▶ _Data excerpts_:

=-=-=

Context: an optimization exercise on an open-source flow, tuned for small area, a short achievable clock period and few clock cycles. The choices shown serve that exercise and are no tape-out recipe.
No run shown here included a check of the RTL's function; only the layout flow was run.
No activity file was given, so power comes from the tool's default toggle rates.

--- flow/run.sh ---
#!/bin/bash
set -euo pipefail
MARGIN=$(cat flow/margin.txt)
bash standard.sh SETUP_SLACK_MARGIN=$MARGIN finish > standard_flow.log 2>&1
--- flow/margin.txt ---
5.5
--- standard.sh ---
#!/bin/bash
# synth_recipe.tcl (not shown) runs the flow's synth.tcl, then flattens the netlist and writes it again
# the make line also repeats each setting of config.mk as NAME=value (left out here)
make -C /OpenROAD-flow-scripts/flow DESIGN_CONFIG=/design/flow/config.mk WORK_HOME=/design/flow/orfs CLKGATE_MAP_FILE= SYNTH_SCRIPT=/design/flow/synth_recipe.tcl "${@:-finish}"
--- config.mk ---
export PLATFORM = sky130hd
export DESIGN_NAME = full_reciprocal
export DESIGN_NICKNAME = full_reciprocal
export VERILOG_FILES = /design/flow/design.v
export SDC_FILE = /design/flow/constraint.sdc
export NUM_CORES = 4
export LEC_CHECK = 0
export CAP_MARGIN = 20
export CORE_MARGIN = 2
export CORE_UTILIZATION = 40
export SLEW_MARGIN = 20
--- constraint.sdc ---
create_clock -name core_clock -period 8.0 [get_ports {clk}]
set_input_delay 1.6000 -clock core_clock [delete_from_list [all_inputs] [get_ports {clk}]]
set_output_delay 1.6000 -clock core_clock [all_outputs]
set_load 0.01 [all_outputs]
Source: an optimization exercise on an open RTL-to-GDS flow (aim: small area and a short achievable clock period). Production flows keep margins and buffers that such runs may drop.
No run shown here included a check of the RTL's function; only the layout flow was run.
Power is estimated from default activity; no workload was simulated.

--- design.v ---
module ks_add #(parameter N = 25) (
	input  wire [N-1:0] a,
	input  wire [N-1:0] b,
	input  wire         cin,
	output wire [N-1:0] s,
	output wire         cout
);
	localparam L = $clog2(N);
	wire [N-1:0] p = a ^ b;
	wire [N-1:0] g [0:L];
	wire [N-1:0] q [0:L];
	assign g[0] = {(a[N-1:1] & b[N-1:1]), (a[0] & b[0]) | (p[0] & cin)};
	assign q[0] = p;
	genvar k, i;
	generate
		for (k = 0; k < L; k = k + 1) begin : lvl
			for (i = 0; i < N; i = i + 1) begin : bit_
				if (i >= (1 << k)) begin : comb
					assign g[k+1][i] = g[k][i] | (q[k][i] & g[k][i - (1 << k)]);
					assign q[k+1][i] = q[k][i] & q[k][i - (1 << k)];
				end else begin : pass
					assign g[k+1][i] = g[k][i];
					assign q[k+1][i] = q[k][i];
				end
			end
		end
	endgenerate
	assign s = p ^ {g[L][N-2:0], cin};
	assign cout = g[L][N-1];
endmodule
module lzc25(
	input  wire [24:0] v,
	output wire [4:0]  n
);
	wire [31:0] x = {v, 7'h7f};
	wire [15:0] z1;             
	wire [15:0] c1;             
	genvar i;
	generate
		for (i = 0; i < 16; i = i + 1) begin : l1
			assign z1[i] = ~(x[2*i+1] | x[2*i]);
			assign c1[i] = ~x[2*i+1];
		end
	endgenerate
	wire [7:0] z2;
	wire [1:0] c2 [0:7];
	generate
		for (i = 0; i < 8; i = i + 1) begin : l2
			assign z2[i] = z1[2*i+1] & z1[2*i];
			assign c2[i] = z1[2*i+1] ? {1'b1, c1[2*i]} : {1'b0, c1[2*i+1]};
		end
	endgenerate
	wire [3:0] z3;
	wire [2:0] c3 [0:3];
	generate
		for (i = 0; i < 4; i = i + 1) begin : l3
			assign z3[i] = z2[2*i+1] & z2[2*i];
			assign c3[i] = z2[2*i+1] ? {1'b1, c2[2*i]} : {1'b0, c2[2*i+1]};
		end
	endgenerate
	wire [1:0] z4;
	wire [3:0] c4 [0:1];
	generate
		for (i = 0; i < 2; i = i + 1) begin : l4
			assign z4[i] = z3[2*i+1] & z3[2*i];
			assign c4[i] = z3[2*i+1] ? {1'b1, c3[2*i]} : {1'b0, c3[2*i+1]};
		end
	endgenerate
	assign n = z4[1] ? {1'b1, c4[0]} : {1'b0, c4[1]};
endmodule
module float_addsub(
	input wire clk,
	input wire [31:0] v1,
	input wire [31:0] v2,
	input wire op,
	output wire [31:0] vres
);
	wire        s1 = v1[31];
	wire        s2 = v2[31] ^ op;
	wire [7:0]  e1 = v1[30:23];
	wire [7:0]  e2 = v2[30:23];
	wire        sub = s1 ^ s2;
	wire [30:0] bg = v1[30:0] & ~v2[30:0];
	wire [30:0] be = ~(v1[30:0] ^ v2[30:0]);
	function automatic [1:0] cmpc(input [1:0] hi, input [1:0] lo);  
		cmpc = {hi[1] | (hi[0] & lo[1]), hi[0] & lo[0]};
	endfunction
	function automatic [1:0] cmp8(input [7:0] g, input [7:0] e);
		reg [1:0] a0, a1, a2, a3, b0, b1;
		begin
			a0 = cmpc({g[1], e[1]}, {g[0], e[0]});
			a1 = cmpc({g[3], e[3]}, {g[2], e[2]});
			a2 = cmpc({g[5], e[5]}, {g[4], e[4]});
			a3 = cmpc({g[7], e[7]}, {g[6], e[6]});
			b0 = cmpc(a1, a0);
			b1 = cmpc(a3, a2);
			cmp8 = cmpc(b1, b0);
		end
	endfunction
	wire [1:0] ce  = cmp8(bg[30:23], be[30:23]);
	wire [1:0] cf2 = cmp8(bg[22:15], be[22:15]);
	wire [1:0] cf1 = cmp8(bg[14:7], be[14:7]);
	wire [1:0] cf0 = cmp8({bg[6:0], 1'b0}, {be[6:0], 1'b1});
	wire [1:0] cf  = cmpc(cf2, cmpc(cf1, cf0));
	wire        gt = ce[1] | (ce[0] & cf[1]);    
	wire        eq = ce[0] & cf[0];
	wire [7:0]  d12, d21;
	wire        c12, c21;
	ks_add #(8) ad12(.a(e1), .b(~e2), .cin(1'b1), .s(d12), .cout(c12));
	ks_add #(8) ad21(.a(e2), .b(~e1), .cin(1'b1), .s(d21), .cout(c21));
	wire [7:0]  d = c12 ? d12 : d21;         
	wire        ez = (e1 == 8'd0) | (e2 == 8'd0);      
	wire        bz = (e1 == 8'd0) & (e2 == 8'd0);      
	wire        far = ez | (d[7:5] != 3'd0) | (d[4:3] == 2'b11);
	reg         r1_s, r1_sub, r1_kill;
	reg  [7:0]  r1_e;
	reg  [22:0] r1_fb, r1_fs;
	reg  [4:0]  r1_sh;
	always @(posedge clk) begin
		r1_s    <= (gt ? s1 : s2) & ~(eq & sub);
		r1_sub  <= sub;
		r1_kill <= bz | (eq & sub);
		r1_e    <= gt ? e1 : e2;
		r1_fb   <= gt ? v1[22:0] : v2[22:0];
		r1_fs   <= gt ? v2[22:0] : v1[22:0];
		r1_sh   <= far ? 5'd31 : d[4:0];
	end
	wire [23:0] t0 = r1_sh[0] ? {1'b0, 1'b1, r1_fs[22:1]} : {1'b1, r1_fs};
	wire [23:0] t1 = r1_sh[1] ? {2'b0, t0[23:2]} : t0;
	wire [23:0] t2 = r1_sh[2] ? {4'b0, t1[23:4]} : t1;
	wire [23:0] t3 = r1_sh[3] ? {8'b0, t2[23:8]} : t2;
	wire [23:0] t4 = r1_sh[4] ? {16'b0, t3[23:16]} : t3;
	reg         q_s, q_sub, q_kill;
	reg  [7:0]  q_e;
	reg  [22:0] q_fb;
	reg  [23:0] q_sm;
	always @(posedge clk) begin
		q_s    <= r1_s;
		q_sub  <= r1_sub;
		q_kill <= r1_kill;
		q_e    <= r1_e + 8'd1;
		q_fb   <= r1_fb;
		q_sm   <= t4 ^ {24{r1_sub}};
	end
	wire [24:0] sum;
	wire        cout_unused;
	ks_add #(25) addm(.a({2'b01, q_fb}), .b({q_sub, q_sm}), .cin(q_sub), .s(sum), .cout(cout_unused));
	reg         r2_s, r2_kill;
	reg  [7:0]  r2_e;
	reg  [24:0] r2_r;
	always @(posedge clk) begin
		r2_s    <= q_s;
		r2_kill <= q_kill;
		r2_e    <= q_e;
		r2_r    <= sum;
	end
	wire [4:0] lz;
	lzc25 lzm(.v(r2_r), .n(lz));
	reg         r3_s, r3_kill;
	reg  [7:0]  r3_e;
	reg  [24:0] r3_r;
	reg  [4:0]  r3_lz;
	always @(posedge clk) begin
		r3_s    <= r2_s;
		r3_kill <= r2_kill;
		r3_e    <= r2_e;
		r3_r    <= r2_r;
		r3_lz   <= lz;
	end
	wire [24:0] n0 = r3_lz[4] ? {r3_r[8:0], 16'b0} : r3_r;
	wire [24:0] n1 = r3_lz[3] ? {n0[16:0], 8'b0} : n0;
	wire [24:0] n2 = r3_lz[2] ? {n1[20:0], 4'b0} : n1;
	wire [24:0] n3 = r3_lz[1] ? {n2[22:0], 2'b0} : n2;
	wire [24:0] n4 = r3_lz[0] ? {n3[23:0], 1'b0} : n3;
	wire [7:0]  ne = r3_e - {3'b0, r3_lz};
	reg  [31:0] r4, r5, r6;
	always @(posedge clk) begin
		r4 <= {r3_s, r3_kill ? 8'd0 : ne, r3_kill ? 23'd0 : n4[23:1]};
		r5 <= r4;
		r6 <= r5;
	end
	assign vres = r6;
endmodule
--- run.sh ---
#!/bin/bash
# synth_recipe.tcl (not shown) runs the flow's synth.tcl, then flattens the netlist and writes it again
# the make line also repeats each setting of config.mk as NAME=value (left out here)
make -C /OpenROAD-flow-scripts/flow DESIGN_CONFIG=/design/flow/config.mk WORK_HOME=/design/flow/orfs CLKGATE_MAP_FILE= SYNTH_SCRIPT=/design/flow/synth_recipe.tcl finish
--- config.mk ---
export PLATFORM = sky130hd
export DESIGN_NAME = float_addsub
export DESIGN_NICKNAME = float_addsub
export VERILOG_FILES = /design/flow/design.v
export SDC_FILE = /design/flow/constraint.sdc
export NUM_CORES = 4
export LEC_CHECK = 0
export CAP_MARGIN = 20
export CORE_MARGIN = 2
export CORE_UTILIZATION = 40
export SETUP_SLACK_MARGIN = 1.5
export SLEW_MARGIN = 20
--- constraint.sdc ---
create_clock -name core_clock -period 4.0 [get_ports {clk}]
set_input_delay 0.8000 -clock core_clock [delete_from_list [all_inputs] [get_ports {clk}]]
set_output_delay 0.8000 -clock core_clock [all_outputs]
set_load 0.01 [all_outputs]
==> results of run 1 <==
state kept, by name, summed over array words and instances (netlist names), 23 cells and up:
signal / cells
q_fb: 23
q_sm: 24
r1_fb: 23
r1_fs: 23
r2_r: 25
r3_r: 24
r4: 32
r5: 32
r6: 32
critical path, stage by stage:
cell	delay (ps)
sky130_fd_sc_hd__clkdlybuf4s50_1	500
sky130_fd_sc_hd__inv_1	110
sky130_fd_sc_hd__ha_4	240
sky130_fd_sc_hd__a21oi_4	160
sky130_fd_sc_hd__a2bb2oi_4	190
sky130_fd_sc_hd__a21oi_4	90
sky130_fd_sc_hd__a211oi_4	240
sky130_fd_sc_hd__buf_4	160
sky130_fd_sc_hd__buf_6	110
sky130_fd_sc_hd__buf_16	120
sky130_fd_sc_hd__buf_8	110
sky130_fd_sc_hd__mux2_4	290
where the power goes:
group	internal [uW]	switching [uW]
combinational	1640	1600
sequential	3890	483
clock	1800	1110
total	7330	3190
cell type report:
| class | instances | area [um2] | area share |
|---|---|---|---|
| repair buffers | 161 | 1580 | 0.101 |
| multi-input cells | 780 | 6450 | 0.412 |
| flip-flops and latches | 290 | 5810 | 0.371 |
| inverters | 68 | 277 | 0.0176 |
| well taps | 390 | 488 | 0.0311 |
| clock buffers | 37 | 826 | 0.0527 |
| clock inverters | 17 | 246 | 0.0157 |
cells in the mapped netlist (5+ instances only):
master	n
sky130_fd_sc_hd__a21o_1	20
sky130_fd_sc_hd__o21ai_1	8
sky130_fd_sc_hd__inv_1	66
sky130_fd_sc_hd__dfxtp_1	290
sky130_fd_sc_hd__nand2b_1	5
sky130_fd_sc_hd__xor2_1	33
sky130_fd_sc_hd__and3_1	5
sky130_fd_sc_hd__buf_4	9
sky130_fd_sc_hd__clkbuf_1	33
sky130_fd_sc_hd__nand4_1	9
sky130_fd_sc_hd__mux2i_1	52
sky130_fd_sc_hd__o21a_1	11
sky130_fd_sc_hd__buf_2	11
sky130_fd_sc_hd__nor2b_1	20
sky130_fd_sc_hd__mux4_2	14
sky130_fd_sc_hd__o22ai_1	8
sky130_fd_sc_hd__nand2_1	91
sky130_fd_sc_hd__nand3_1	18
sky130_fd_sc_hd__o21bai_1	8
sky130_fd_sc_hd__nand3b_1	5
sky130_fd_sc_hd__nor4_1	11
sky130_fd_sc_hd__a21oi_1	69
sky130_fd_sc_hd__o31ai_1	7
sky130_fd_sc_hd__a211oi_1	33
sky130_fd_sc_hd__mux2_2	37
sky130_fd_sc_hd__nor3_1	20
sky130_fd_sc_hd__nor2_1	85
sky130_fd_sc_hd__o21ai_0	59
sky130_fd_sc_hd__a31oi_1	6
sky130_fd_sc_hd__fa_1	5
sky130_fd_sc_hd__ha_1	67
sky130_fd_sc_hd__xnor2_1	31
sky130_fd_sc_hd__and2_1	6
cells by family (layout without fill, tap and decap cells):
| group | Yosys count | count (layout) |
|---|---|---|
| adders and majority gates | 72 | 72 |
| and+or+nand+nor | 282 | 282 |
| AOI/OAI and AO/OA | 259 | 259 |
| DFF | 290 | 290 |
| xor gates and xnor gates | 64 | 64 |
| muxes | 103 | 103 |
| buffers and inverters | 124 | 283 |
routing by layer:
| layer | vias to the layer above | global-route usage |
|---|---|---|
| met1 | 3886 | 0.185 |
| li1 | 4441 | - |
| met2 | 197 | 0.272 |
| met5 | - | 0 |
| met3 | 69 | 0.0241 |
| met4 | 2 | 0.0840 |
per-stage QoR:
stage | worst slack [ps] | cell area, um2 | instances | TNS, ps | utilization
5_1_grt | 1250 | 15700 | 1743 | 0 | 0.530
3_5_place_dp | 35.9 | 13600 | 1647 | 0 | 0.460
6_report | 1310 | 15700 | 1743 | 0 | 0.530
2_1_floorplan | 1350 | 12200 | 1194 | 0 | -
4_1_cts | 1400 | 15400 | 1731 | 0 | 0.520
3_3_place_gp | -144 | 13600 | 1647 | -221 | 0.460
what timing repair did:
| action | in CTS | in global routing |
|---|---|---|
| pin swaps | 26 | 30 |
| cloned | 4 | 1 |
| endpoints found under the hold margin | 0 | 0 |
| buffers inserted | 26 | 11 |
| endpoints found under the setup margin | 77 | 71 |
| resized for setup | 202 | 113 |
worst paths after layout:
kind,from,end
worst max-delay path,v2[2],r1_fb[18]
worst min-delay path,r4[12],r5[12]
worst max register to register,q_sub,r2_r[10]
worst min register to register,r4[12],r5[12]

=-=-=

▶ _PROBLEM_: Beginning at the top of the data, please return every line until and including the line containing "set -euo pipefail", copied exactly, and nothing past it.

▶ _SOLVED EXERCISE_:
Context: an optimization exercise on an open-source flow, tuned for small area, a short achievable clock period and few clock cycles. The choices shown serve that exercise and are no tape-out recipe.
No run shown here included a check of the RTL's function; only the layout flow was run.
No activity file was given, so power comes from the tool's default toggle rates.

--- flow/run.sh ---
#!/bin/bash
set -euo pipefail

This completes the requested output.